> _WHAT YOU SHOULD DO_: In the entries below, find the line with "dfxtp | 213 |" and the line with "buffers and inverters | 3 | 0.62". Return those two lines and all lines between them, exactly.

Dataset records
Start of Block
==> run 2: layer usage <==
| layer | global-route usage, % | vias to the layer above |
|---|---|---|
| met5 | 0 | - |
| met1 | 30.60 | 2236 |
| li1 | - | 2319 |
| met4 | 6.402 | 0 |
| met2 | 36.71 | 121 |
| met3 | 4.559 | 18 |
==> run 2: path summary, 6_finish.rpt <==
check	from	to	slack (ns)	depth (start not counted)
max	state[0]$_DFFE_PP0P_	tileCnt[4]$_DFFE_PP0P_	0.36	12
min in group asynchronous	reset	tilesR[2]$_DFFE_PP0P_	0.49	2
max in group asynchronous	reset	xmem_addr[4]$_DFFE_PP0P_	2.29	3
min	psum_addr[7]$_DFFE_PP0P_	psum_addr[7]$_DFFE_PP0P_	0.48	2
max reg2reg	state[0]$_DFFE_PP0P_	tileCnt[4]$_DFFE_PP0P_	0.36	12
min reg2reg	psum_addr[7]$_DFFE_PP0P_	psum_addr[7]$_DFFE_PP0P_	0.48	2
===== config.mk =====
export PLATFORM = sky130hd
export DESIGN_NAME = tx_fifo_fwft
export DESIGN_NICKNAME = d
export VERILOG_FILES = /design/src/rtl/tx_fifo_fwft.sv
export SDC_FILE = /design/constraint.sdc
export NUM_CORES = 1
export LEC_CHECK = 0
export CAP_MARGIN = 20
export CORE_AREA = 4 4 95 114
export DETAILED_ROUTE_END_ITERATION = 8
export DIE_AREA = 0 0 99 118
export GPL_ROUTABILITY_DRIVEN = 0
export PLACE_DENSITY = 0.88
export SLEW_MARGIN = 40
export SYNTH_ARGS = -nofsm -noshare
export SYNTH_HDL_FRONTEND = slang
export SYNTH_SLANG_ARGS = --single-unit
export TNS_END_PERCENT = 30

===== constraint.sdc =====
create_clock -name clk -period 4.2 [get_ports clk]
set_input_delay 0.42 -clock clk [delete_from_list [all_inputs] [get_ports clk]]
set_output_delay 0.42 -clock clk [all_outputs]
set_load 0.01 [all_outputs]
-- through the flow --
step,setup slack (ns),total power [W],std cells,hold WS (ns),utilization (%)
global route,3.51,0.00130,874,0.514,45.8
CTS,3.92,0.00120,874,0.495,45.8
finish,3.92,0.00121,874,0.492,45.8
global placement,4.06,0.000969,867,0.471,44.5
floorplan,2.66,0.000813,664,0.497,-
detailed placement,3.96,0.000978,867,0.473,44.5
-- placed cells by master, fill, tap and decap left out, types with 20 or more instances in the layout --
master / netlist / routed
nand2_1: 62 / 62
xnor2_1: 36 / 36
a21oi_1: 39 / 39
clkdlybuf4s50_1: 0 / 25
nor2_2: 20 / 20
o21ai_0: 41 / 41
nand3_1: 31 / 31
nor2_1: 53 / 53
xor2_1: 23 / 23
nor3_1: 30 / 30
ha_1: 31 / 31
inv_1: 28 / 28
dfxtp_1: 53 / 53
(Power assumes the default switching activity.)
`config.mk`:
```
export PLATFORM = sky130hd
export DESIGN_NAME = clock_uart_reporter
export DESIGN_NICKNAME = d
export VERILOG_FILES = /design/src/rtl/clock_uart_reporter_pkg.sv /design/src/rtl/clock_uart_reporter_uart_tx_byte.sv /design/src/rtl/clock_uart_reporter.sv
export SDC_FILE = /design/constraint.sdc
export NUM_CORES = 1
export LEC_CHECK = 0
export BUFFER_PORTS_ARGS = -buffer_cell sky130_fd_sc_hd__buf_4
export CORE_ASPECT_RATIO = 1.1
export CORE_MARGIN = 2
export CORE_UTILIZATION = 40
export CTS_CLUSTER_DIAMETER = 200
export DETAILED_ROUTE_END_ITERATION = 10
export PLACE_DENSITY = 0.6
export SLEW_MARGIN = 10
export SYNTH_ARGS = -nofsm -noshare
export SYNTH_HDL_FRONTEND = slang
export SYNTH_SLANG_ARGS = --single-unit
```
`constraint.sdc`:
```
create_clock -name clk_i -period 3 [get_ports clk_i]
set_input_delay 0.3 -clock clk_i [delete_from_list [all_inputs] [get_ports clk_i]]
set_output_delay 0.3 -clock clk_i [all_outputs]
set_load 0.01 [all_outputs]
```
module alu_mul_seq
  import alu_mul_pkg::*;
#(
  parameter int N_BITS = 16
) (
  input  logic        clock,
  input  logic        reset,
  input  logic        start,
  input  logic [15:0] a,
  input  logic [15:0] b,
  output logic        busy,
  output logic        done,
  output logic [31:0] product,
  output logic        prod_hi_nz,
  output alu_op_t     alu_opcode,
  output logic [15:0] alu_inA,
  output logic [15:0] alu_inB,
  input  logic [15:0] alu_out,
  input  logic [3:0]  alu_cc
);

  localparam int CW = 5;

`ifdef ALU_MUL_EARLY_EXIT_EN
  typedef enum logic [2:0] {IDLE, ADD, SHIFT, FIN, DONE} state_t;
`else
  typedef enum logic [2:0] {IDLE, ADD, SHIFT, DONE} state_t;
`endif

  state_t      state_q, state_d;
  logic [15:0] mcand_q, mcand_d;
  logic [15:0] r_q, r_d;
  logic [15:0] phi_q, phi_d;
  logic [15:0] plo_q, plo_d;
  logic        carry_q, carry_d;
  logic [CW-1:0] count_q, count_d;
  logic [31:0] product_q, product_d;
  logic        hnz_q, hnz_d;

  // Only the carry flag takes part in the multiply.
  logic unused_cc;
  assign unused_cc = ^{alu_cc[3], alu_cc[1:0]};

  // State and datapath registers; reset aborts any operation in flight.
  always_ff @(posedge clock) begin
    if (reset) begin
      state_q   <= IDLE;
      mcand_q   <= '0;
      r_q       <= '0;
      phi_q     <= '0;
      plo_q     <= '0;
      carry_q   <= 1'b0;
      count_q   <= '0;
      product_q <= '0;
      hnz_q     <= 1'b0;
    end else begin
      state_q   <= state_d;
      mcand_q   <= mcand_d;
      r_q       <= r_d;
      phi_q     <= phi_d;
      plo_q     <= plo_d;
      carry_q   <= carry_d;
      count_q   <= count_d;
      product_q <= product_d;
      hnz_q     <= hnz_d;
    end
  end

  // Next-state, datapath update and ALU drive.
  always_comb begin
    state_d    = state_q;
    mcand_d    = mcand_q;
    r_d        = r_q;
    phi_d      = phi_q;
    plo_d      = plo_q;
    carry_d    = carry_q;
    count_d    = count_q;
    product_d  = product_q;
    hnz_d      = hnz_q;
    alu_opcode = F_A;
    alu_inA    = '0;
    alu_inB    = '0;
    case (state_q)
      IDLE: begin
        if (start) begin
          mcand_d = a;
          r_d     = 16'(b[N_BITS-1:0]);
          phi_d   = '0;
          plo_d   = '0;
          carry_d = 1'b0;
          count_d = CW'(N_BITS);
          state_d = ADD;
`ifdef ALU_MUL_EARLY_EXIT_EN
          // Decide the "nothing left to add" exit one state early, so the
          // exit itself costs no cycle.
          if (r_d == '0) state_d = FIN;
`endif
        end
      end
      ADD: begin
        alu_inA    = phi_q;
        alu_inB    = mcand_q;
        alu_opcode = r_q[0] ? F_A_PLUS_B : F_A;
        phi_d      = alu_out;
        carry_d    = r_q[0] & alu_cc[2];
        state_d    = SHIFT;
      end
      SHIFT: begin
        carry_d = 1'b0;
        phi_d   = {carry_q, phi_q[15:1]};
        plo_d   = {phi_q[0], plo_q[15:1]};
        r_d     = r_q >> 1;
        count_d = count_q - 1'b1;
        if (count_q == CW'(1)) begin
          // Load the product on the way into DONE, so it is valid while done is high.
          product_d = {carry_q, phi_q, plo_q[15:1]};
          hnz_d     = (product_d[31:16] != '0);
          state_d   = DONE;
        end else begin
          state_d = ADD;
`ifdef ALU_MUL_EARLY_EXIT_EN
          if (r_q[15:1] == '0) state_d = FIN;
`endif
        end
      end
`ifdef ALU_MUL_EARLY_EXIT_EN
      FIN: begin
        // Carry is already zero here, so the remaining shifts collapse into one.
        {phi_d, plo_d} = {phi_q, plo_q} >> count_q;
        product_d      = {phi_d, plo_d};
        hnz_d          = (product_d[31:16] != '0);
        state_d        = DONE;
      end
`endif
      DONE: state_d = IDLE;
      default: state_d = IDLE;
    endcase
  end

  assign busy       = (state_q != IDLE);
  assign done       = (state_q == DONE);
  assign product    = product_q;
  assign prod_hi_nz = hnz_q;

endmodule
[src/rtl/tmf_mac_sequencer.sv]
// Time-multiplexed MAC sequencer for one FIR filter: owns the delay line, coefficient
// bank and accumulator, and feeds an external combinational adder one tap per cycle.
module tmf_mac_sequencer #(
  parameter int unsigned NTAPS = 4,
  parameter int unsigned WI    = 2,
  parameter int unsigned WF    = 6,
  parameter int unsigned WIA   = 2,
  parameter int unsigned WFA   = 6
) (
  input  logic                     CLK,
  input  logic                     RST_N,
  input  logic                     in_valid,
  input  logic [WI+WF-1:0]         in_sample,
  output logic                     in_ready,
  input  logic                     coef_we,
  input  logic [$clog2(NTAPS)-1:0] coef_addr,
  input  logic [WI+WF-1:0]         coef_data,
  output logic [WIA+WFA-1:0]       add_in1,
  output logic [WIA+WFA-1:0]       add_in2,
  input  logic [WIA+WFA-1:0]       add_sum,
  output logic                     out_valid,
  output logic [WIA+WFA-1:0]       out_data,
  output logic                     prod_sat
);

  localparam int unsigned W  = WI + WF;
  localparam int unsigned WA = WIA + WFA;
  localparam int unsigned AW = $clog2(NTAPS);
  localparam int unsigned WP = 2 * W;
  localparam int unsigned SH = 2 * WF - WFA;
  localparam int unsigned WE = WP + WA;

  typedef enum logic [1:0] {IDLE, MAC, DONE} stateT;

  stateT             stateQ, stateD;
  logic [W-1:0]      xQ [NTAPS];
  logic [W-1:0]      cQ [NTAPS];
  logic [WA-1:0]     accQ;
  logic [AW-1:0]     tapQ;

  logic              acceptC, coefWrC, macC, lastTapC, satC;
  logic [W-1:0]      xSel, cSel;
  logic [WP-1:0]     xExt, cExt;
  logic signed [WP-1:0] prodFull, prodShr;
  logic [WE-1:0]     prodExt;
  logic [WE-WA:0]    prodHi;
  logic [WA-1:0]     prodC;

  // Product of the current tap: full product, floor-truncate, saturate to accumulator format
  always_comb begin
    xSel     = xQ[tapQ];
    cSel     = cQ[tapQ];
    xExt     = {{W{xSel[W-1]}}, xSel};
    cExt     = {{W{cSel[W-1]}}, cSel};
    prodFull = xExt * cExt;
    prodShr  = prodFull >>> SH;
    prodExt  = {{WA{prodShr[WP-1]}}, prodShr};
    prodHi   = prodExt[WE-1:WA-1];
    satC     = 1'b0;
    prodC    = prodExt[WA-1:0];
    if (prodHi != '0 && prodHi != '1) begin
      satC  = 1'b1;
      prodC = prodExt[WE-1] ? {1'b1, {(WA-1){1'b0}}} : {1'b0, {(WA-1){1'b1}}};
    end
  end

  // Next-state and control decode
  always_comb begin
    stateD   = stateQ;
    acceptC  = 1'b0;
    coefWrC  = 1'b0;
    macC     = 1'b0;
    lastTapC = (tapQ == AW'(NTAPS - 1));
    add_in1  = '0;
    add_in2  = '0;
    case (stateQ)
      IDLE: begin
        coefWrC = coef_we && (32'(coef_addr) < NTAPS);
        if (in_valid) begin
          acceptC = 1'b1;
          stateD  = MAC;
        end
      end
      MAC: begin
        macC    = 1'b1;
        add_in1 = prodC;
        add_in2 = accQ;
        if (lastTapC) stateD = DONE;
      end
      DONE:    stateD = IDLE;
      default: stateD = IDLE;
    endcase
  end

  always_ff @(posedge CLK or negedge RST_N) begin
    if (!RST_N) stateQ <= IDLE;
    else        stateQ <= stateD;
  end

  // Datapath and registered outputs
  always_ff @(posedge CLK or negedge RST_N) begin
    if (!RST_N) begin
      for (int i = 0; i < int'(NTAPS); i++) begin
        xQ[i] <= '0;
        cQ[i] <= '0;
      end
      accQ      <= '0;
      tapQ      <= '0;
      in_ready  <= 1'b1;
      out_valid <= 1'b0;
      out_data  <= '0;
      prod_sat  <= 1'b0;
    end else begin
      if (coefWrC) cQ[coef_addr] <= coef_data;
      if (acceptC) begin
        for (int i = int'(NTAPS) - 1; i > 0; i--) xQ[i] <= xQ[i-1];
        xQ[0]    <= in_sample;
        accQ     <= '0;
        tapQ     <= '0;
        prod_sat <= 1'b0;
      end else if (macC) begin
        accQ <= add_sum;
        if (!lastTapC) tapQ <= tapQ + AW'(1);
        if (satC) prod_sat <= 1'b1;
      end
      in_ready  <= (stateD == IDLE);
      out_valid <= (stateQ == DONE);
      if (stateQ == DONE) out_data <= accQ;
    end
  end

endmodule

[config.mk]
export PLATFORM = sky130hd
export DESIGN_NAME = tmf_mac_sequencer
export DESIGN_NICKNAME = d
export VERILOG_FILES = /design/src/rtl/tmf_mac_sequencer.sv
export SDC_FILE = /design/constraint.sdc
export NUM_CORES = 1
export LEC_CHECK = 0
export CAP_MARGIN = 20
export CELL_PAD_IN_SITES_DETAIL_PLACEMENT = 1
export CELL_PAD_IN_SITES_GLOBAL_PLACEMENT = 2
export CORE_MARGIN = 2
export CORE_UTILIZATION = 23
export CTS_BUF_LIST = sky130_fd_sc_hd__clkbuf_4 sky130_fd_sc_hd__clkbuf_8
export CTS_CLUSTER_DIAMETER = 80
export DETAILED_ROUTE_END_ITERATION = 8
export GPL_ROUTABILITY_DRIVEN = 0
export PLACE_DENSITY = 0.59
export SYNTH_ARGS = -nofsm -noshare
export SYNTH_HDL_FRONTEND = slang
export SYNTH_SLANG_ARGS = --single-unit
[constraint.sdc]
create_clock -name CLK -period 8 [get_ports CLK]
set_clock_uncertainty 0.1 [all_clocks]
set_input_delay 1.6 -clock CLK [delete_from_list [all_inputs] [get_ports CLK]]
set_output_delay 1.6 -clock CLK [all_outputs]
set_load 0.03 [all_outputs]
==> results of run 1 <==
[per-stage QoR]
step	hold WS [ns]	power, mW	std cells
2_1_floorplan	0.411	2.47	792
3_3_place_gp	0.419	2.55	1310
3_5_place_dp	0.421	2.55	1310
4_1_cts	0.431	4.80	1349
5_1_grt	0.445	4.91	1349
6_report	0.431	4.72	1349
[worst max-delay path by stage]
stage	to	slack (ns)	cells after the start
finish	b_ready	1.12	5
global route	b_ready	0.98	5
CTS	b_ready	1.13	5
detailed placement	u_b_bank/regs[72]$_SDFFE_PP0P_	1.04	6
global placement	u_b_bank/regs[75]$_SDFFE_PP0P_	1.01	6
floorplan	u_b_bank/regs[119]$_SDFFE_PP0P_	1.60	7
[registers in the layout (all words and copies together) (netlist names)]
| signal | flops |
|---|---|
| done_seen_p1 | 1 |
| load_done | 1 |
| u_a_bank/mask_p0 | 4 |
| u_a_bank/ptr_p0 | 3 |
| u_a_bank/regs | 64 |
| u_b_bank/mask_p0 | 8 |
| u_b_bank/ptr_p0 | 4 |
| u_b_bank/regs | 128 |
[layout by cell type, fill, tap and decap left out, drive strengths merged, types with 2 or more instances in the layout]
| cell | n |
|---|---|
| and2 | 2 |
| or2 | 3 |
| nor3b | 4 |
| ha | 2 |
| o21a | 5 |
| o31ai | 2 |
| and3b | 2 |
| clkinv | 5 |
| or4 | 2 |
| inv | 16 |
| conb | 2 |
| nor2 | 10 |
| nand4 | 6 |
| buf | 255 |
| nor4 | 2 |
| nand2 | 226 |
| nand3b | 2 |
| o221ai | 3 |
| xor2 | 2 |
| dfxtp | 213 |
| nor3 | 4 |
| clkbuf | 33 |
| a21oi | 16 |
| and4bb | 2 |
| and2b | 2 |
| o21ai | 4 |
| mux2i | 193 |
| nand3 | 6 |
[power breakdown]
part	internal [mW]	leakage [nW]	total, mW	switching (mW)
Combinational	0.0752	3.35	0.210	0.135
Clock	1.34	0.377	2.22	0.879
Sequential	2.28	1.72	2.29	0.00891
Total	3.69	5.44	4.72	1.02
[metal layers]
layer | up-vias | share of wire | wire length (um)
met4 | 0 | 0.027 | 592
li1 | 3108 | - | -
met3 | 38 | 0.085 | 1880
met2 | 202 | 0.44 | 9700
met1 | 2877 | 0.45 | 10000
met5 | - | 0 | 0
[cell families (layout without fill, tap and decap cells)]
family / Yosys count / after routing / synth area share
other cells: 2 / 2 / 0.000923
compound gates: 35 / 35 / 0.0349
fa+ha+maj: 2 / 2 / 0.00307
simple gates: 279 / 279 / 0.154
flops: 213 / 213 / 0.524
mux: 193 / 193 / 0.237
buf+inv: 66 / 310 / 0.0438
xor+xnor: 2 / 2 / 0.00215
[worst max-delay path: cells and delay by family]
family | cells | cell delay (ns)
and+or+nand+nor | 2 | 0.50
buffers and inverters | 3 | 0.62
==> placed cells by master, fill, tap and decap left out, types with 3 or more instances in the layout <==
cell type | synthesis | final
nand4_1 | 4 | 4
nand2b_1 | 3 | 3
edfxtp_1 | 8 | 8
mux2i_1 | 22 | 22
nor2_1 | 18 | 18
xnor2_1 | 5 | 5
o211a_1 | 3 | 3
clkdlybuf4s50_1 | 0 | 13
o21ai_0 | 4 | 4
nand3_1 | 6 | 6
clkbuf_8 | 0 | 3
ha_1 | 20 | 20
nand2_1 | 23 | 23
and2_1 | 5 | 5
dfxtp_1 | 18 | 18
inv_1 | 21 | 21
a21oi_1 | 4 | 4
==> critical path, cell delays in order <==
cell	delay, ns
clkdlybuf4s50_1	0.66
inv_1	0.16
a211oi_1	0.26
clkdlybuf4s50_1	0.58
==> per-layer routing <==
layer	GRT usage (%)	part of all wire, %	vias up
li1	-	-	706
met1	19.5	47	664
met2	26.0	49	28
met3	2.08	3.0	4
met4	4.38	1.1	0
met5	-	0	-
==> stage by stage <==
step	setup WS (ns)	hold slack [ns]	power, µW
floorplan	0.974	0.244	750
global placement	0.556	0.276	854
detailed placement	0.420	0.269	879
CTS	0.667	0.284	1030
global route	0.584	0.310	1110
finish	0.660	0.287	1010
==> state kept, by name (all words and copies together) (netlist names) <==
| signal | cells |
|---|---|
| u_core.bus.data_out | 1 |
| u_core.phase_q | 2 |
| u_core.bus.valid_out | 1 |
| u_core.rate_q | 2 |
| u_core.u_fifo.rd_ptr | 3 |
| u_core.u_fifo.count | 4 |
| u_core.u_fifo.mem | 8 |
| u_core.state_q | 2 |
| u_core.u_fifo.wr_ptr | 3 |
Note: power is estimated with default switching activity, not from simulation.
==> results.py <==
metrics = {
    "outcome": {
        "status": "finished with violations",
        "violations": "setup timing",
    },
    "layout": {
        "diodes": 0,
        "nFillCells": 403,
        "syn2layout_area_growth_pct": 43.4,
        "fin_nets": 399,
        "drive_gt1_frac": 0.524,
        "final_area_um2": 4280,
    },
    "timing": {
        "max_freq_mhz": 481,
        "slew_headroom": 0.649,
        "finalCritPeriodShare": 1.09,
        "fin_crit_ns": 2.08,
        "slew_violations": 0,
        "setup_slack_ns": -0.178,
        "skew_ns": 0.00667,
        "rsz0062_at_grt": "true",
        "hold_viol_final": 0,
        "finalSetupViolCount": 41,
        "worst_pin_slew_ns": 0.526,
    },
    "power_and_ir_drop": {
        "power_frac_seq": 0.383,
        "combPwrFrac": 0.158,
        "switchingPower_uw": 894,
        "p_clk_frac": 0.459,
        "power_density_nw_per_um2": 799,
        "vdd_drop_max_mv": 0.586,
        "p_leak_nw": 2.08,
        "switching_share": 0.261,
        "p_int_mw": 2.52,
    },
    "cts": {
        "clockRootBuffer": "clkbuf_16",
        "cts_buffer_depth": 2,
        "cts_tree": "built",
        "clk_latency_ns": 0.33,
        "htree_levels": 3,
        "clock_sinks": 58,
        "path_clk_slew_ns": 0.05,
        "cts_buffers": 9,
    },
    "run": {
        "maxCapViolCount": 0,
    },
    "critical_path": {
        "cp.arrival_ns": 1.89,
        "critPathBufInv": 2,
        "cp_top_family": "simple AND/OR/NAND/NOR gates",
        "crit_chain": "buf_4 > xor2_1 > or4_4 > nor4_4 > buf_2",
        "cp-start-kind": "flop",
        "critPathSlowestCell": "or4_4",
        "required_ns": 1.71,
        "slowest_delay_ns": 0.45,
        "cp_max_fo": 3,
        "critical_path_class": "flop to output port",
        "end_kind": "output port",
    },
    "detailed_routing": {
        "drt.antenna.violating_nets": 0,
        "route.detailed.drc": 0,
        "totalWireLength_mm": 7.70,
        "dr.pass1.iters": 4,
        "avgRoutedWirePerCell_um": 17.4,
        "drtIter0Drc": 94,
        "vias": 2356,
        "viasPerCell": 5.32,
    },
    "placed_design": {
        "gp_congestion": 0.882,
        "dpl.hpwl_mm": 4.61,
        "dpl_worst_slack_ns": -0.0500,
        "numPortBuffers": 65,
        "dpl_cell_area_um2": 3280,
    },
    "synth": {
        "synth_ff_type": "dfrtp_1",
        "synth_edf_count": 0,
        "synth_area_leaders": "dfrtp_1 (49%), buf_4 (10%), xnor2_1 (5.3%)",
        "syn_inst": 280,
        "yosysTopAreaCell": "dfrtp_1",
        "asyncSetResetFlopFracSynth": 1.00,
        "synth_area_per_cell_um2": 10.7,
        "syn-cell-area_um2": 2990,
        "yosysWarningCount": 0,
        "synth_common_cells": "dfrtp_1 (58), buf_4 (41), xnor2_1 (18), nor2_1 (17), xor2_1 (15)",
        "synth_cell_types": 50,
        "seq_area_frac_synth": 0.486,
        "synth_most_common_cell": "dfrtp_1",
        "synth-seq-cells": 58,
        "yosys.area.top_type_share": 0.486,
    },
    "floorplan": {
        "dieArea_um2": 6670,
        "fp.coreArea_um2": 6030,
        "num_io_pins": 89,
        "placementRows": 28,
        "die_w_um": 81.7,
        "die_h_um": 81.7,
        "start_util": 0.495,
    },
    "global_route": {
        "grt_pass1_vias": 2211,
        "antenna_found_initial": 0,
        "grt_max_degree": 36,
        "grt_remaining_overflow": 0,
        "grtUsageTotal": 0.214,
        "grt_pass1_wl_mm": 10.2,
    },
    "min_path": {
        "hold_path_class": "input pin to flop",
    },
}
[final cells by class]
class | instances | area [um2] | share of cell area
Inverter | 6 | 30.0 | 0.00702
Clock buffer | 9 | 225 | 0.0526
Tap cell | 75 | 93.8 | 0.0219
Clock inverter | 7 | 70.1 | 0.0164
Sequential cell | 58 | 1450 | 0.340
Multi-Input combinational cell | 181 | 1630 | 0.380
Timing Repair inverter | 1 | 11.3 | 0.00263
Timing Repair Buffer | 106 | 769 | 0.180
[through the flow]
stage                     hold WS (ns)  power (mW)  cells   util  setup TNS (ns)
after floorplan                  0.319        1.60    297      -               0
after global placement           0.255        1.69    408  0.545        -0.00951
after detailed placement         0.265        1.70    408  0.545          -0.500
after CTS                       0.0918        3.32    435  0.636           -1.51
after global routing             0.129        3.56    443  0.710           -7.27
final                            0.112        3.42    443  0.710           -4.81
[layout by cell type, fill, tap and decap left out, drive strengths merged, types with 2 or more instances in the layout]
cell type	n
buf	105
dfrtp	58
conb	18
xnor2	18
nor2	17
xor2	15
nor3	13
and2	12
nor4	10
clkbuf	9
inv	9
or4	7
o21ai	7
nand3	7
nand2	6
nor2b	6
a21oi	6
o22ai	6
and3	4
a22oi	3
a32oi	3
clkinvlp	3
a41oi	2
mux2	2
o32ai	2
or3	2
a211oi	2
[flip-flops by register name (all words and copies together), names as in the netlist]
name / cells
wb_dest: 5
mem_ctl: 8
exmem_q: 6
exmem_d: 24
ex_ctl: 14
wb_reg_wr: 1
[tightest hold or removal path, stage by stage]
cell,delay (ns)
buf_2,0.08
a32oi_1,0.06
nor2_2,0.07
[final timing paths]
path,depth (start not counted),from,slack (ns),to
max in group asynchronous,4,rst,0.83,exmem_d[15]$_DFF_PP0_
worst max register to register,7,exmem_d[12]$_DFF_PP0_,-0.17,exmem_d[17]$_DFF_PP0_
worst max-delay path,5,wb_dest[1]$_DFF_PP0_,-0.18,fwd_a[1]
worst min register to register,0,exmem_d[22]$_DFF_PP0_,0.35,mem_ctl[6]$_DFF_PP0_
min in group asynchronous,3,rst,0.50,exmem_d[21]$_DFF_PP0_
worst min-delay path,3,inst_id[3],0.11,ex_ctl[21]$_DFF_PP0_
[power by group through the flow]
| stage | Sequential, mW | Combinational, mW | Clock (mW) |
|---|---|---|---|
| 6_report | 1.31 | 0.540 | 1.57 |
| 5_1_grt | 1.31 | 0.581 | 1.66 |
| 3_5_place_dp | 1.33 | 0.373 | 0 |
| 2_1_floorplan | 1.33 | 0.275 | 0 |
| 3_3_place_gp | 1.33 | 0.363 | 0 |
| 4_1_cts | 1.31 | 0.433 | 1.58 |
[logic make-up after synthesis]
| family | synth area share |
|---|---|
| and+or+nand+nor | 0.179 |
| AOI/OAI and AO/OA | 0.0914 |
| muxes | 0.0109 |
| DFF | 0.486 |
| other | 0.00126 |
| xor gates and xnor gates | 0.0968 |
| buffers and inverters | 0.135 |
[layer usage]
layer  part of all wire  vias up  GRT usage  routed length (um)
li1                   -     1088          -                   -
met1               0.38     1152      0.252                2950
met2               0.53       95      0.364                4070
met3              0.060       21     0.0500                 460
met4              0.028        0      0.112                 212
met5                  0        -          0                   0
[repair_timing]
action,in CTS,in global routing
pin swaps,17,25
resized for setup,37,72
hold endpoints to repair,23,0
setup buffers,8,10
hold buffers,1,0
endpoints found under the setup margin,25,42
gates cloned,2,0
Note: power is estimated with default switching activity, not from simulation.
End of Block
> _WRITTEN SOLUTION_:
| dfxtp | 213 |
| nor3 | 4 |
| clkbuf | 33 |
| a21oi | 16 |
| and4bb | 2 |
| and2b | 2 |
| o21ai | 4 |
| mux2i | 193 |
| nand3 | 6 |
[power breakdown]
part	internal [mW]	leakage [nW]	total, mW	switching (mW)
Combinational	0.0752	3.35	0.210	0.135
Clock	1.34	0.377	2.22	0.879
Sequential	2.28	1.72	2.29	0.00891
Total	3.69	5.44	4.72	1.02
[metal layers]
layer | up-vias | share of wire | wire length (um)
met4 | 0 | 0.027 | 592
li1 | 3108 | - | -
met3 | 38 | 0.085 | 1880
met2 | 202 | 0.44 | 9700
met1 | 2877 | 0.45 | 10000
met5 | - | 0 | 0
[cell families (layout without fill, tap and decap cells)]
family / Yosys count / after routing / synth area share
other cells: 2 / 2 / 0.000923
compound gates: 35 / 35 / 0.0349
fa+ha+maj: 2 / 2 / 0.00307
simple gates: 279 / 279 / 0.154
flops: 213 / 213 / 0.524
mux: 193 / 193 / 0.237
buf+inv: 66 / 310 / 0.0438
xor+xnor: 2 / 2 / 0.00215
[worst max-delay path: cells and delay by family]
family | cells | cell delay (ns)
and+or+nand+nor | 2 | 0.50
buffers and inverters | 3 | 0.62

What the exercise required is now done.